At the motor station, I typically ask a student to ‘crank me out some electricity’ on a motor that is not attached to anything. Questioned, she will report that it is easy. I then short circuit the motor by touching the clips together. Suddenly the cranking is not so easy any more. I explain that now we have a circuit, and electricity (electrons) is (are) flowing through the wires. When there is no circuit, we are not moving electrons, not doing work, and indeed we all know that it is easier not to do work than it is to do work.
Next, I connect two motors together and let the student explore what this does. Often I find this is too early to try to explain that a motor and a generator are interchangeable depending on where the energy comes from and how it is being changed. A motor takes in electrical energy and changes it into motion; a generator takes mechanical motion and changes it into electricity. I also show them that if a student cranks a generator and I grab the spinning handle on a motor, the person cranking can feel me holding the motor. This is why we pay for electricity, and should give us renewed respect for batteries and power plants.

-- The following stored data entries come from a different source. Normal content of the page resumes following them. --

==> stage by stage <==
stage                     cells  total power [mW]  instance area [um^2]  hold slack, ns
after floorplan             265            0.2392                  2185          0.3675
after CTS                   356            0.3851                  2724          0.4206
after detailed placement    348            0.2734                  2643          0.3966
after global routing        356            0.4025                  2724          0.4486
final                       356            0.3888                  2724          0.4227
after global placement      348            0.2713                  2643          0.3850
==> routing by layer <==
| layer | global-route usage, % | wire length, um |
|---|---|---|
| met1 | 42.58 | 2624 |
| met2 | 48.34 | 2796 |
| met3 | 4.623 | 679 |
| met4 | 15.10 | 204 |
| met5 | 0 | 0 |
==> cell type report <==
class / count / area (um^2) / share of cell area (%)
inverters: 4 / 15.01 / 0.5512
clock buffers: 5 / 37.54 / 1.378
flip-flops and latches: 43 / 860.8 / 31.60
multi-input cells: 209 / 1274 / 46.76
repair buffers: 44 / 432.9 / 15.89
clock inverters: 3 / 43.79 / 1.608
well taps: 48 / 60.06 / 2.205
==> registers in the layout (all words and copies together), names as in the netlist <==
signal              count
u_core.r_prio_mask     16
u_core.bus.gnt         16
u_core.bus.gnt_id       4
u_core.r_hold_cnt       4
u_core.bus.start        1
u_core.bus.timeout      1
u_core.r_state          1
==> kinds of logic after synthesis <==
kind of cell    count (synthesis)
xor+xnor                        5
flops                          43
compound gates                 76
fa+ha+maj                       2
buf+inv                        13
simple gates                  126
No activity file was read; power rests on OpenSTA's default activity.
===== config.mk =====
export PLATFORM = sky130hd
export DESIGN_NAME = fetch_unit
export DESIGN_NICKNAME = d
export VERILOG_FILES = /design/src/rtl/fetch_unit.sv
export SDC_FILE = /design/constraint.sdc
export NUM_CORES = 1
export LEC_CHECK = 0
export ABC_AREA = 1
export ABC_CLOCK_PERIOD_IN_PS = 1500
export CAP_MARGIN = 10
export CORE_MARGIN = 5
export CORE_UTILIZATION = 42
export DETAILED_ROUTE_END_ITERATION = 10
export PLACE_DENSITY = 0.88
export SETUP_SLACK_MARGIN = 0.15
export SYNTH_ARGS = -nofsm -noshare
export SYNTH_HDL_FRONTEND = slang
export SYNTH_SLANG_ARGS = --single-unit

===== constraint.sdc =====
create_clock -name i_clk -period 1.5 [get_ports i_clk]
set_input_delay 0.15 -clock i_clk [delete_from_list [all_inputs] [get_ports i_clk]]
set_output_delay 0.15 -clock i_clk [all_outputs]
set_load 0.01 [all_outputs]

===== src/rtl/fetch_unit.sv =====
// Instruction-fetch stage: owns the PC, drives a combinational instruction memory and
// registers the returned word with its PC into a valid/ready IF/ID register.
module fetch_unit #(
    parameter int unsigned ADDR_W   = 8,
    parameter int unsigned PC_STEP  = 16,
    parameter int unsigned RESET_PC = 0,
    parameter int unsigned CNT_W    = 16
) (
    input  logic              i_clk,
    input  logic              i_rst,
    output logic [ADDR_W-1:0] o_imem_addr,
    input  logic [31:0]       i_imem_word,
    input  logic              i_redirect_valid,
    input  logic [ADDR_W-1:0] i_redirect_target,
    input  logic              i_halt_req,
    output logic              o_out_valid,
    input  logic              i_out_ready,
    output logic [ADDR_W-1:0] o_out_pc,
    output logic [31:0]       o_out_instr,
    output logic              o_halted,
    output logic [CNT_W-1:0]  o_fetch_count
);

    typedef enum logic [1:0] {
        S_BOOT = 2'd0,
        S_RUN  = 2'd1,
        S_HALT = 2'd2
    } state_t;

    localparam logic [ADDR_W-1:0] L_STEP     = ADDR_W'(PC_STEP);
    localparam logic [ADDR_W-1:0] L_RESET_PC = ADDR_W'(RESET_PC);
    localparam logic [CNT_W-1:0]  L_CNT_ONE  = CNT_W'(1);

    state_t             r_state;
    state_t             w_state_nxt;
    logic [ADDR_W-1:0]  r_pc;
    logic [ADDR_W-1:0]  w_pc_nxt;
    logic               r_out_valid;
    logic               w_out_valid_nxt;
    logic [ADDR_W-1:0]  r_out_pc;
    logic [ADDR_W-1:0]  w_out_pc_nxt;
    logic [31:0]        r_out_instr;
    logic [31:0]        w_out_instr_nxt;
    logic               r_halted;
    logic [CNT_W-1:0]   r_fetch_count;
    logic               w_can_load;
    logic               w_accept;

    assign w_can_load = !r_out_valid || i_out_ready;
    assign w_accept   = r_out_valid && i_out_ready;

    // FSM state register
    always_ff @(posedge i_clk) begin
        if (i_rst) begin
            r_state <= S_BOOT;
        end else begin
            r_state <= w_state_nxt;
        end
    end

    // FSM next state: halt_req alone decides between RUN and HALT once out of BOOT
    always_comb begin
        w_state_nxt = r_state;
        case (r_state)
            S_BOOT:  w_state_nxt = i_halt_req ? S_HALT : S_RUN;
            S_RUN:   w_state_nxt = i_halt_req ? S_HALT : S_RUN;
            S_HALT:  w_state_nxt = i_halt_req ? S_HALT : S_RUN;
            default: w_state_nxt = S_BOOT;
        endcase
    end

    // PC and IF/ID next values; redirect flushes and wins over fetch, stall and halt
    always_comb begin
        w_pc_nxt        = r_pc;
        w_out_valid_nxt = r_out_valid;
        w_out_pc_nxt    = r_out_pc;
        w_out_instr_nxt = r_out_instr;
        if (i_redirect_valid) begin
            w_pc_nxt        = i_redirect_target;
            w_out_valid_nxt = 1'b0;
        end else if (r_state == S_RUN && w_can_load) begin
            w_pc_nxt        = r_pc + L_STEP;
            w_out_valid_nxt = 1'b1;
            w_out_pc_nxt    = r_pc;
            w_out_instr_nxt = i_imem_word;
        end else if (r_state != S_RUN && w_accept) begin
            w_out_valid_nxt = 1'b0;
        end else begin
            w_out_valid_nxt = r_out_valid;
        end
    end

    // Datapath, status and accepted-instruction counter registers
    always_ff @(posedge i_clk) begin
        if (i_rst) begin
            r_pc          <= L_RESET_PC;
            r_out_valid   <= 1'b0;
            r_out_pc      <= {ADDR_W{1'b0}};
            r_out_instr   <= 32'h0000_0000;
            r_halted      <= 1'b0;
            r_fetch_count <= {CNT_W{1'b0}};
        end else begin
            r_pc        <= w_pc_nxt;
            r_out_valid <= w_out_valid_nxt;
            r_out_pc    <= w_out_pc_nxt;
            r_out_instr <= w_out_instr_nxt;
            r_halted    <= (w_state_nxt == S_HALT);
            if (w_accept) begin
                r_fetch_count <= r_fetch_count + L_CNT_ONE;
            end
        end
    end

    assign o_imem_addr   = r_pc;
    assign o_out_valid   = r_out_valid;
    assign o_out_pc      = r_out_pc;
    assign o_out_instr   = r_out_instr;
    assign o_halted      = r_halted;
    assign o_fetch_count = r_fetch_count;

endmodule


==> impl_metrics.tcl <==
set metrics [dict create \
    path_clk_slew_ns 0.07 \
    post-place-ws_ns -0.0980 \
    yosysTopAreaCell "dfxtp_1" \
    ys_seq_elements 67 \
    synth-compound-area-share_pct 13.9 \
    fillers 510 \
    grt_max_degree 56 \
    dr.pass1.iters 4 \
    clock-sinks 67 \
    htree_levels 3 \
    crit_path_frequent_cell "nor2_1" \
    antenna_cells 0 \
    grt_pass1_vias 2696 \
    path_cells "inv_1, nor2_2, nand2_2, nor2_4, inv_2, buf_12, nor2_1, nor2_1" \
    cts_tree "yes" \
    vias_per_cell 4.96 \
    skew_ns 0.00422 \
    dp.cells 548 \
    setup_viol 0 \
    synth_adder_area_share_pct 0.949 \
    die_x_um 89.2 \
    routed_wl_um 7750 \
    synth_warnings 0 \
    synthFlopType "dfxtp_1" \
    core_area_um2 6030 \
    period_share_pct 83.8 \
    pin_count 111 \
    hp-class "in2reg" \
    yosys-top-cells-count "105 x nor2_1, 67 x dfxtp_1, 52 x o21ai_0" \
    io_buffers 110 \
    yosys.area_share.simple_pct 26.7 \
    status "complete, no violations" \
    clk_latency_ns 0.34 \
    drc 0 \
    worstMarginPinSlew_ns 0.250 \
    cp.required_ns 1.73 \
    syn_to_final_growth_pct 58.0 \
    antenna_found_initial 0 \
    post_cts_buffers 0 \
    worstPathMaxFanout 23 \
    synth_mux_area_share_pct 0 \
    synth.avg_cell_area_um2 7.31 \
    total_power_w 0.00434 \
    slowest_stage "dfxtp_1" \
    slew_violations 0 \
    gp_congestion 0.905 \
    postRouteAntennaNets 0 \
    hold_viol 0 \
    grt_pass1_wl_um 12500 \
    final_cells 564 \
    synth_xor_area_share_pct 0.664 \
    drtIter0Drc 121 \
    yosysTopAreaCellShare_pct 50.9 \
    hpwlAfterDp_um 5530 \
    rows 28 \
    grt_overflow 0 \
    synth_edf_count 0 \
    drv_cap 0 \
    vias 2798 \
    drive_gt1_share_pct 10.6 \
    peakVddDrop_uv 916 \
    synth_top_family_by_area "simple AND/OR/NAND/NOR gates" \
    crit_arrival_ns 1.49 \
    crit_type "reg2reg" \
    rsz0062_at_grt "yes" \
    postSynthCellCount 361 \
    cts-buffers-inserted 9 \
    grtUsageTotal_pct 20.2 \
    clockRootBuffer "clkbuf_8" \
    slowest_delay_ns 0.33 \
    final_nets 531 \
    yosysSeqAreaShare_pct 50.9 \
    synth_area_um2 2640 \
    yosys-top-cells-area "dfxtp_1 51%, nor2_1 15%, o21ai_0 9.9%" \
    power.leakage_nw 2.03 \
    p_per_area_nw_per_um2 1040 \
    setup_slack_ns 0.242 \
    wl_per_cell_um 13.7 \
    start_util_pct 43.8 \
    rrSetupSlack_ns 0.24 \
    min_period_ns 1.26 \
    clock.fmax_ghz 0.795 \
    synth_nets 408 \
    ys_types 25 \
    clockBufferDepth 2 \
    dieArea_um2 7960 \
    critPathLaunchType "flop" \
    relSlewSlack_pct 83.3 \
    die_h_um 89.2 \
    worst_setup_path_end_kind "flop" \
    ys_async_sr_fraction_pct 0 \
    synth.most_common_cell "nor2_1" \
]
-- routing by layer --
| layer | wire length (um) | global-route usage (%) | vias up |
|---|---|---|---|
| met1 | 3020 | 21.9 | 1269 |
| met3 | 642 | 7.10 | 22 |
| met5 | 0 | 0 | - |
| met2 | 3900 | 35.1 | 111 |
| met4 | 180 | 9.34 | 0 |
| li1 | - | - | 1396 |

At this point I step back and let them experiment.
Students will connect motors in series circuits and in parallel circuits, they will discover on their own that they can get shocks, and they will find that the motors can ‘break dance.’
I try to show them that no matter how fast they crank one motor, they can’t get another to go that fast. That would defy the Second Law of Thermodynamics; entropy always increases. (Friction being as relentless as death and taxes.) If they have a series circuit, though, they can add their voltages together to increase the speed of a third or fourth motor. This does not work in a parallel circuit with each of the motors connected to each of two common nodes. In the parallel circuit, the voltages don’t add, although I think the currents do, suggesting that the driven motor(s) might have more torque. Voltage governs speed in these motors.
Students typically don’t realize they can make the motors arm wrestle, and that is fun to show them, taking this opportunity to show them that switching wires can change the direction of a motor’s rotation. They will also discover that there are differences of effect depending on which way they crank and whether they have parallel or series circuits.
By now the time is usually used up, but if students are motivated, we explore series-parallel arrangements. Connect ‘generators’ in series to a set of parallel ‘motors’ for best effect. Interested students will discover that they only get shocks if they are touching the metal while they are disconnecting clips and someone is cranking. Show them that if a series circuit is broken anywhere else, they don’t get a shock. Show them that the shock is current and not static electricity. The shock doesn’t happen when we are just holding two clips. Connecting them together diverts any current through the wires, but disconnecting them results in a sudden mild pulse of electricity.
Inside each motor is a coil of copper wire. When current flows through this coil, it sets up a magnetic field. When the current stops as, for instance, the circuit is broken, this magnetic field collapses, sending a sudden but short-lived spike of electricity through the wire.
The hand generators are an experiment, and I see them as being in destructive testing. I am amazed at how well they have lasted, the only repairs being two handles needing reattachment to their shafts. The clip leads are holding up well, the gear boxes seem to be doing well, and after numerous drops to the floor from table height and plenty of time break dancing, the motors seem to be durable. I feel very lucky to have found these particular motors at a great price, the plastic cases are a plus as they bang around on tables.